Pro-inflammatory cytokines including IL-1, IL-6 and TNF- have been shown to play a substantial role in bone health and metabolism [37]. IL-6 is a soluble mediator with a pleiotropic effect on inflammation and has been shown to increase with estrogen deficiency, and correlates with late life diseases such as osteoporosis, cancers, cardiac issues and frailty [38, 39]. Moreover, an increased level of circulating or locally produced soluble IL-6 receptor induces osteoclast formation by various immunologic mechanisms [40]. In cases of tissue damage, infection and inflammation IL-6 can also lead to CRP secretion from the liver by a direct stimulatory effect.
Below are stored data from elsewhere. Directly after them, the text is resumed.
`config.mk`:
```
export PLATFORM = sky130hd
export DESIGN_NAME = cache_arbiter
export DESIGN_NICKNAME = d
export VERILOG_FILES = /design/src/rtl/rv32i_types.sv /design/src/rtl/sat_counter.sv /design/src/rtl/cache_arbiter.sv
export SDC_FILE = /design/constraint.sdc
export NUM_CORES = 1
export LEC_CHECK = 0
export BUFFER_PORTS_ARGS = -buffer_cell sky130_fd_sc_hd__buf_2
export CORE_AREA = 4 4 551 553
export CTS_CLUSTER_DIAMETER = 50
export CTS_CLUSTER_SIZE = 24
export DETAILED_ROUTE_END_ITERATION = 7
export DIE_AREA = 0 0 555 557
export SYNTH_ARGS = -nofsm -noshare
export SYNTH_HDL_FRONTEND = slang
export SYNTH_SLANG_ARGS = --single-unit
export TNS_END_PERCENT = 50
```
`constraint.sdc`:
```
create_clock -name clk -period 2.01 [get_ports clk]
set_input_delay 0.402 -clock clk [delete_from_list [all_inputs] [get_ports clk]]
set_output_delay 0.402 -clock clk [all_outputs]
set_load 0.005 [all_outputs]
```
`src/rtl/rv32i_types.sv`:
```
// Shared type definitions for the cache-side memory subsystem.
//
// Contents:
//   LINE_W_DEF  - default cache line width in bits
//   arb_state_t - cache_arbiter FSM states (IDLE, SERVE_I, SERVE_D)
//   arb_grant_t - which cache owns the memory port (GRANT_I, GRANT_D)
//   arb_op_t    - memory operation latched at grant time (read or write-back)
package rv32i_types;

  localparam int LINE_W_DEF = 256;

  typedef enum logic [1:0] {
    IDLE    = 2'd0,
    SERVE_I = 2'd1,
    SERVE_D = 2'd2
  } arb_state_t;

  typedef enum logic {
    GRANT_I = 1'b0,
    GRANT_D = 1'b1
  } arb_grant_t;

  typedef enum logic {
    OP_READ  = 1'b0,
    OP_WRITE = 1'b1
  } arb_op_t;

endpackage

```
`src/rtl/sat_counter.sv`:
```
// Saturating up-counter for performance-counter style event counting.
//
// Ports:
//   clk   - rising-edge clock
//   rst_n - asynchronous active-low reset, clears the count
//   inc   - count one event this cycle
//   count - current count; sticks at all-ones instead of wrapping
module sat_counter #(
  parameter int W = 32
) (
  input  logic         clk,
  input  logic         rst_n,
  input  logic         inc,
  output logic [W-1:0] count
);

  logic [W-1:0] r_count;
  logic         w_full;

  // Once every bit is set the counter stops, so a long-running event never
  // wraps back to a misleadingly small value.
  assign w_full = &r_count;

  always_ff @(posedge clk or negedge rst_n) begin
    if (!rst_n) begin
      r_count <= '0;
    end else if (inc && !w_full) begin
      r_count <= r_count + 1'b1;
    end
  end

  assign count = r_count;

endmodule

```
`src/rtl/cache_arbiter.sv`:
```
// Two-to-one arbiter sharing the single memory (L2/burst) port between the
// instruction cache and the data cache.  One transaction is in flight at a
// time; under contention the grant alternates so neither cache starves.
//
// Ports:
//   clk, rst_n        - clock and asynchronous active-low reset
//   i_read/i_address  - I-cache line-read request (held until i_resp)
//   i_rdata/i_resp    - line data and one-cycle completion pulse to I-cache
//   d_read/d_write    - D-cache line-read / write-back request (held until d_resp)
//   d_address/d_wdata - D-cache line address and write-back data
//   d_rdata/d_resp    - line data and one-cycle completion pulse to D-cache
//   mem_read/mem_write/mem_address/mem_wdata - memory command, driven from
//                       registers only (no combinational path from caches)
//   mem_rdata/mem_resp - memory read data and one-cycle completion
//   contention_cnt    - saturating count of IDLE cycles with both caches pending
module cache_arbiter
  import rv32i_types::*;
#(
  parameter int ADDR_W = 32,
  parameter int LINE_W = LINE_W_DEF,
  parameter int CNT_W  = 32
) (
  input  logic              clk,
  input  logic              rst_n,
  input  logic              i_read,
  input  logic [ADDR_W-1:0] i_address,
  output logic [LINE_W-1:0] i_rdata,
  output logic              i_resp,
  input  logic              d_read,
  input  logic              d_write,
  input  logic [ADDR_W-1:0] d_address,
  input  logic [LINE_W-1:0] d_wdata,
  output logic [LINE_W-1:0] d_rdata,
  output logic              d_resp,
  output logic              mem_read,
  output logic              mem_write,
  output logic [ADDR_W-1:0] mem_address,
  output logic [LINE_W-1:0] mem_wdata,
  input  logic [LINE_W-1:0] mem_rdata,
  input  logic              mem_resp,
  output logic [CNT_W-1:0]  contention_cnt
);

  arb_state_t        r_state;
  arb_grant_t        r_last_grant;
  arb_op_t           r_op;
  logic [ADDR_W-1:0] r_addr;
  logic [LINE_W-1:0] r_wdata;
  logic              r_mem_read;
  logic              r_mem_write;

  logic w_i_req;
  logic w_d_req;
  logic w_grant_i;
  logic w_contend;

  assign w_i_req = i_read;
  assign w_d_req = d_read | d_write;

  // I wins only if it is alone or D had the previous grant; otherwise D goes.
  // With last_grant reset to I, the first tie goes to D.
  assign w_grant_i = w_i_req && (!w_d_req || (r_last_grant == GRANT_D));

  assign w_contend = (r_state == IDLE) && w_i_req && w_d_req;

  // Main FSM.  The memory command flags are registered alongside the state
  // so the memory port never sees a combinational path from the cache
  // request inputs, and an asynchronous reset drops them immediately.
  always_ff @(posedge clk or negedge rst_n) begin
    if (!rst_n) begin
      r_state      <= IDLE;
      r_last_grant <= GRANT_I;
      r_op         <= OP_READ;
      r_addr       <= '0;
      r_wdata      <= '0;
      r_mem_read   <= 1'b0;
      r_mem_write  <= 1'b0;
    end else begin
      case (r_state)
        IDLE: begin
          if (w_grant_i) begin
            r_state      <= SERVE_I;
            r_last_grant <= GRANT_I;
            r_op         <= OP_READ;
            r_addr       <= i_address;
            r_mem_read   <= 1'b1;
            r_mem_write  <= 1'b0;
          end else if (w_d_req) begin
            r_state      <= SERVE_D;
            r_last_grant <= GRANT_D;
            r_addr       <= d_address;
            // A write-back takes priority over a read raised alongside it.
            if (d_write) begin
              r_op        <= OP_WRITE;
              r_wdata     <= d_wdata;
              r_mem_read  <= 1'b0;
              r_mem_write <= 1'b1;
            end else begin
              r_op        <= OP_READ;
              r_mem_read  <= 1'b1;
              r_mem_write <= 1'b0;
            end
          end
        end
        SERVE_I, SERVE_D: begin
          // Always pass back through IDLE so the other side gets a chance.
          if (mem_resp) begin
            r_state     <= IDLE;
            r_mem_read  <= 1'b0;
            r_mem_write <= 1'b0;
          end
        end
        default: begin
          r_state     <= IDLE;
          r_mem_read  <= 1'b0;
          r_mem_write <= 1'b0;
        end
      endcase
    end
  end

  assign mem_read    = r_mem_read;
  assign mem_write   = r_mem_write;
  assign mem_address = r_addr;
  assign mem_wdata   = r_wdata;

  // Completion is forwarded combinationally so the cache sees it in the same
  // cycle as memory; a mem_resp arriving in IDLE matches neither state.
  assign i_resp = (r_state == SERVE_I) && mem_resp;
  assign d_resp = (r_state == SERVE_D) && mem_resp;

  // Both caches see the raw read data; each qualifies it with its own resp.
  assign i_rdata = mem_rdata;
  assign d_rdata = mem_rdata;

  sat_counter #(
    .W(CNT_W)
  ) u_contention_cnt (
    .clk   (clk),
    .rst_n (rst_n),
    .inc   (w_contend),
    .count (contention_cnt)
  );

endmodule
```
==> run summary, run 1 <==
Status
• finished, violations left — result of the run
• setup timing — violated checks

Power and ir drop
• 1420 mW/mm^2 — total power per unit cell area
• 10.7 nW — total leakage power
• 0.668 mV — worst ir drop on vdd

Setup path
• 18 — biggest fanout along the worst timing path
• r_state[1]$_DFFE_PN0P_ — source of the worst register-to-register timing path
• 2.52 ns — Req. time, crit path
• flip-flop — startpoint type of the worst setup path
• 8 — depth of the worst register-to-register path
• flip-flop — Setup crit end kind
• flip-flop to flip-flop — type of the setup path with the least slack
• -0.04 ns — slack of the worst reg-to-reg path
• 2.56 ns — Worst Path Arrival
• mem_wdata[2]$_DFFE_PN0P_ — capture instance of the worst register-to-register path

Yosys
• 48.9% — register area share after synthesis
• 46 — Synth cell types
• 12.1 sq um — synthesized area per cell
• 0 — Synth warnings
• 325 — FF+latch count, synth
• 1,377 — Cells after Synth
• 1,963 — number of nets produced by synthesis
• 100% — share of flip-flops with an asynchronous set or reset
• dfrtp_1 — Primary FF master, synth
• 0.0166 sq mm — total standard cell area after synthesis
• 0 — number of enable-type register cells in the synthesized netlist

Clock network
• 47 — clock buffer count from CTS
• 3 — maximum clock path buffer count
• 0.06 ns — CTS clk-pin slew, worst paths
• yes — CTS tree
• clkbuf_16 — cell at the root of the clock tree
• 2 — H-tree depth
• 325 — number of sinks on the clock net
• 0.68 ns — latest clock arrival within the worst-skew pair

Die
• 1,418 — # IOs
• 5.57% — Starting Density
• 0.309 sq mm — area enclosed by the die boundary
• 555 um — die outline width
• 0.299 sq mm — area of the core
• 201 — number of cell rows
• 557 um — Die Height

STA
• 0.636 ns — Worst Max-Slew Pin Slew
• 487 MHz — highest attainable clock frequency
• 57.6% — headroom to the max-slew limit
• true — setup repair after global routing missed its margin
• 2.05 ns — final worst path period need
• 102% — share of the clock period used by the worst path
• -0.0417 ns — min setup slack post-route
• 0 — Final Max Slew Viols
• 0 — hold violation total from the final report
• 111 — Setup violations, final
• 0.0547 ns — clk_skew

Finish
• buf_2 — most frequent standard cell in the layout excluding fill and tap cells
• 2,454 — post-layout net count
• 34,700 — final-layout fill cell count
• 57.6% — synthesis-to-layout area growth
• buf_2 (646), dfrtp_1 (324), dlygate4sd3_1 (269), mux2_2 (257), nand2_1 (54) — top library cells by usage in the layout, fill and taps aside
• 8.78% — final core utilization
• 5,868 — final standard cell count with taps included and fillers excluded
• 57.6% — layout cells sized above 1

Routing
• 167,000 um — total detailed-routing wirelength
• 28.4 um — post-DR wirelength/cell
• 0 — antenna-violating nets left
• 0 — DRC viols
• 645 — number of DRC markers after the initial detailed-route iteration
• 2.20 — average via count per standard cell
• 12,900 — via count
• 5 — number of detailed-route iterations in the first pass

Placed design
• 649 — IO buf count
• 0.812 — RePlAce Congestion
• 5,492 — Placed Cells incl. Taps
• 151,000 um — dpl hpwl

Worst hold path
• d_wdata[175] — min-delay src
• input pin to flip-flop — Hold Path Class
• 2 — Hold Path Cell Cnt
• mem_wdata[175]$_DFFE_PN0P_ — endpoint of the worst hold-timing path

Global routing
• 0 — total global routing overflow
• 10.3% — GRT Overall Usage
• 87 — antenna violations before repair
• 53 — largest net degree at the start of global routing
• 196,000 um — first-pass GRT wire length
• 13,900 — number of global-route vias before repair

Run
• 0 — maxcap violations
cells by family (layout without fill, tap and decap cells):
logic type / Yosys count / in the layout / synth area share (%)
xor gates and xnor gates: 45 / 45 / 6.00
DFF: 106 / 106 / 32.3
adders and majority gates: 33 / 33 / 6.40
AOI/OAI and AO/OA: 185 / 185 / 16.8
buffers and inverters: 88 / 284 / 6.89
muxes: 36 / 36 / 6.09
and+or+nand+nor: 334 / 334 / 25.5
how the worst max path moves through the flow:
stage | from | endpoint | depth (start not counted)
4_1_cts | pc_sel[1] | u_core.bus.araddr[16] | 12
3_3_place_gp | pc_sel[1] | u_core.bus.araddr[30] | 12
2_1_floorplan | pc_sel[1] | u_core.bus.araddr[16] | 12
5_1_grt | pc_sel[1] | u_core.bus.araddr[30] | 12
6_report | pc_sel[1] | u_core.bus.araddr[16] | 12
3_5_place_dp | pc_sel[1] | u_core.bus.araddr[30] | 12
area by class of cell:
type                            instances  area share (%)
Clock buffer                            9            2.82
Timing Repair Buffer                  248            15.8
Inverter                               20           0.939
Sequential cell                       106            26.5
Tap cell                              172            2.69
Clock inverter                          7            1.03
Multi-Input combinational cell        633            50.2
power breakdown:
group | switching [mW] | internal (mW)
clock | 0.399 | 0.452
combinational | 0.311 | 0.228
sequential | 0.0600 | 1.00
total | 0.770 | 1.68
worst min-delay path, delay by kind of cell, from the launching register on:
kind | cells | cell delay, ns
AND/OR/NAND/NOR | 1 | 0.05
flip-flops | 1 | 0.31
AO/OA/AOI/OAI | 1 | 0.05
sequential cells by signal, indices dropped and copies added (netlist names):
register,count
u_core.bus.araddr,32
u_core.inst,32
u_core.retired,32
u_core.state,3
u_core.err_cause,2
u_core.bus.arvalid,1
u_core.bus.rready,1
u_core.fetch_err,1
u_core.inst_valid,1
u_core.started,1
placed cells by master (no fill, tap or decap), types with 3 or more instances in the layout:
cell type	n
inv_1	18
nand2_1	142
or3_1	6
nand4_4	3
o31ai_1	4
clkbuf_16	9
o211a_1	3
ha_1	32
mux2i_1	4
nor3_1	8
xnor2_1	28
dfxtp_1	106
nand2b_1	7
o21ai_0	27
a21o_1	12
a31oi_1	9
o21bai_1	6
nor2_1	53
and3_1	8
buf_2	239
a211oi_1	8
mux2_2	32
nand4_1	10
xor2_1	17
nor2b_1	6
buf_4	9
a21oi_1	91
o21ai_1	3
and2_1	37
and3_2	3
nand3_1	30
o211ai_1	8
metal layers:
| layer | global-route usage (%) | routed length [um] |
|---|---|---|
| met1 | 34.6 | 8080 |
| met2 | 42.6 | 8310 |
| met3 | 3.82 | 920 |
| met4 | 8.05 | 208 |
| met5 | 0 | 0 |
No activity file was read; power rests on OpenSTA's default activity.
The association between CRP and bone metabolism is therefore attributed to the close relationship between CRP and IL-6 and other pro-inflammatory cytokines [41]. Although we found no association between CRP and BMD measurements in conjunction with other biochemical and metabolic variables in the present study, there are conflicting results [37, 42-44] in the literature on the influence of CRP on progressive bone loss or osteoporosis. In a recent study in which 2,915 members of the Framingham Offspring Study were explored, associations between serum concentrations of IL-6, TNF-, and CRP with BMD at the femoral neck, trochanter, total femur, and spine were investigated [44]. As a result of this study, statistically significant, modest inverse associations between CRP and femoral neck and trochanter BMD were observed among premenopausal women. But no associations were noted between these parameters and BMD among postmenopausal women who receive no hormone replacement therapy. This lack of consistency suggested that increased levels of circulating inflammatory biomarkers may not be a risk factor for decreased BMD measurements.
There were, however, several limitations related to the present study. First, although we did not calculate fat mass and abdominal visceral fat area in this study, BMI values were similar in each group. The second limitation is the inability to assess changes in CRP in the local bone microenvironment that may have a biological effect, but which may not be detected in the serum. Third, it would be beneficial if bone resorption markers, as well as serum Hcy and IL-6 levels, were included in the results. Finally, the relatively small sample size at a single center necessitates validation of these results with additional multicentre studies.

Conclusions

This study revealed that femur neck and lumbar BMD was associated with serum UA levels irrespective of subclinical inflammation in postmenopausal women. Furthermore, it was found that vitamin B12 and folate did not have any significant effect on BMD and UA levels. Nevertheless, further studies focused on the exact underlying mechanisms of how UA affects bone health, particularly in women, need to be undertaken.

Disclosure

The authors report no conflict of interest.